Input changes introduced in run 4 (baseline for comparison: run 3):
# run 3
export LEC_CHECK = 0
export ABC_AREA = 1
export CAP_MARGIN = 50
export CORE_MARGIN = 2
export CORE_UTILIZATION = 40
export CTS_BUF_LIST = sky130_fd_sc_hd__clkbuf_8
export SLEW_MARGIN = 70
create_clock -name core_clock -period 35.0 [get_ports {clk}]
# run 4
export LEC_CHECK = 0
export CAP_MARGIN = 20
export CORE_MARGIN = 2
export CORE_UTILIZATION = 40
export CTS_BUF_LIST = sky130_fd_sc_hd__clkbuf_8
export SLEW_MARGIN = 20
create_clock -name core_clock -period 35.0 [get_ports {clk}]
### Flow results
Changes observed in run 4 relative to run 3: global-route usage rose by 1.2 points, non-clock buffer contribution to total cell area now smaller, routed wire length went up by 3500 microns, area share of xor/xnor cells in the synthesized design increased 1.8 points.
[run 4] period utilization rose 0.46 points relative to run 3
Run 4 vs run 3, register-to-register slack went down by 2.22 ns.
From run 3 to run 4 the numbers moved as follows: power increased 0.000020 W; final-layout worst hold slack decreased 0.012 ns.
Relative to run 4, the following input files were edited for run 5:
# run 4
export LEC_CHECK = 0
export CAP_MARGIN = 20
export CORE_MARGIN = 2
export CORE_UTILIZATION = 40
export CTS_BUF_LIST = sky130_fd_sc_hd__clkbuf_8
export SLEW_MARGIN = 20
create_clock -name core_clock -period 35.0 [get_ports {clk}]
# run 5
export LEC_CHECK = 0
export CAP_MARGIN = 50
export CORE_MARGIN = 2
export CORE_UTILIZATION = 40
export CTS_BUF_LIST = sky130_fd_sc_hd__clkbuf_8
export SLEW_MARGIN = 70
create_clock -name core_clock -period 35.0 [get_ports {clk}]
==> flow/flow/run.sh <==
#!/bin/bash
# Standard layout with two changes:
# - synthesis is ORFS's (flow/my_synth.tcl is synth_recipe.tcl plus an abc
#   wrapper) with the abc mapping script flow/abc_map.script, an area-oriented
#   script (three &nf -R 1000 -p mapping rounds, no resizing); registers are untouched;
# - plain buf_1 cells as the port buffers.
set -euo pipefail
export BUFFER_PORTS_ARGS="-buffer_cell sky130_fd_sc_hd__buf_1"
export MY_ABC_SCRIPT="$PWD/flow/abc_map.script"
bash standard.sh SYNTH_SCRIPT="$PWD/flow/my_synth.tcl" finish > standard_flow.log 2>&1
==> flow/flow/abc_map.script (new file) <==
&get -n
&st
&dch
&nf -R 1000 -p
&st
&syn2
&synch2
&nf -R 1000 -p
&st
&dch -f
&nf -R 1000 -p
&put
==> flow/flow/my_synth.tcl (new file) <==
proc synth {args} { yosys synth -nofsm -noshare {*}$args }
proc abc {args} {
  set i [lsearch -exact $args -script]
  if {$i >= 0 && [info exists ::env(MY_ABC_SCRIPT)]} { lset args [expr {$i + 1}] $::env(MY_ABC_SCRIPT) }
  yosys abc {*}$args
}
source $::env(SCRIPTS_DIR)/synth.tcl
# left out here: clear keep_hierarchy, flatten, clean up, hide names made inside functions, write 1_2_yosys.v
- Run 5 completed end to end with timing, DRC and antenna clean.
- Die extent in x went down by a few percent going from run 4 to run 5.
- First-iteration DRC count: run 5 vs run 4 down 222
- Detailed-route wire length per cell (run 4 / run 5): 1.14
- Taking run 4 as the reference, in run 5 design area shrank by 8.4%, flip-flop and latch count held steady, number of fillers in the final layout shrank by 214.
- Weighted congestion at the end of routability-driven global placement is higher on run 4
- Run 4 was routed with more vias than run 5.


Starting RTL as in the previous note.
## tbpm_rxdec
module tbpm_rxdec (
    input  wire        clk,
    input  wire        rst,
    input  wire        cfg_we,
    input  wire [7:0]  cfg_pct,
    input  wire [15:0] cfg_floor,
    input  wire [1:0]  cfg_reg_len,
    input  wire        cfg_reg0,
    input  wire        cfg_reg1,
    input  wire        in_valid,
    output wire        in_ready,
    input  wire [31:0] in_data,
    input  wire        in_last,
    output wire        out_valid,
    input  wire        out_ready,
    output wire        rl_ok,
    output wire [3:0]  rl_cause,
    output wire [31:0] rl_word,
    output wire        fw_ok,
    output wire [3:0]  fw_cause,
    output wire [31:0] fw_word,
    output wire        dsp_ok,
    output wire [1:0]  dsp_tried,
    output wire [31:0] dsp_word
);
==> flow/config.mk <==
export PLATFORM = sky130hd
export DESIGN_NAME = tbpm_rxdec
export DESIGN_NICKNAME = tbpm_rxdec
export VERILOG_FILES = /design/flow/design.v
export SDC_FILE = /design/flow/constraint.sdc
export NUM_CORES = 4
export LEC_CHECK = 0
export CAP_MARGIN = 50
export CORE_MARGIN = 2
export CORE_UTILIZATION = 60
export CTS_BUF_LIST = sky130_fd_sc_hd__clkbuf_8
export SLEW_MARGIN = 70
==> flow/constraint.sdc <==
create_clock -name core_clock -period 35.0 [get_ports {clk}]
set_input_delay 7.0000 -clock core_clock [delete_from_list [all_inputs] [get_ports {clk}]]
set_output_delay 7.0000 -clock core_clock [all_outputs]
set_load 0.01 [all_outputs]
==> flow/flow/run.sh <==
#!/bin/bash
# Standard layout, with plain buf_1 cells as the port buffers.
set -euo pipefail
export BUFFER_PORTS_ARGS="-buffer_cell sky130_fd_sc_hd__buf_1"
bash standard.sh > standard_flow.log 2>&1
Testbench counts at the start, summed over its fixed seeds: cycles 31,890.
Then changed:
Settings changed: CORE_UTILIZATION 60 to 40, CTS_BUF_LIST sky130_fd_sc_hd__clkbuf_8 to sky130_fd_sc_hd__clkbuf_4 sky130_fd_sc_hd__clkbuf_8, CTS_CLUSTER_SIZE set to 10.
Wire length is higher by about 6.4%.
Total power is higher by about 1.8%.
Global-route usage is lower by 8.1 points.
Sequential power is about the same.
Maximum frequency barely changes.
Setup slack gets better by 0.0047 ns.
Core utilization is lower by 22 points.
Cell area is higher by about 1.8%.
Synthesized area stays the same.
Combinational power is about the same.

= THE PROBLEM =
How many of the lines above hold the word "down"? State that number and nothing else.

= WRITTEN ANSWER =
3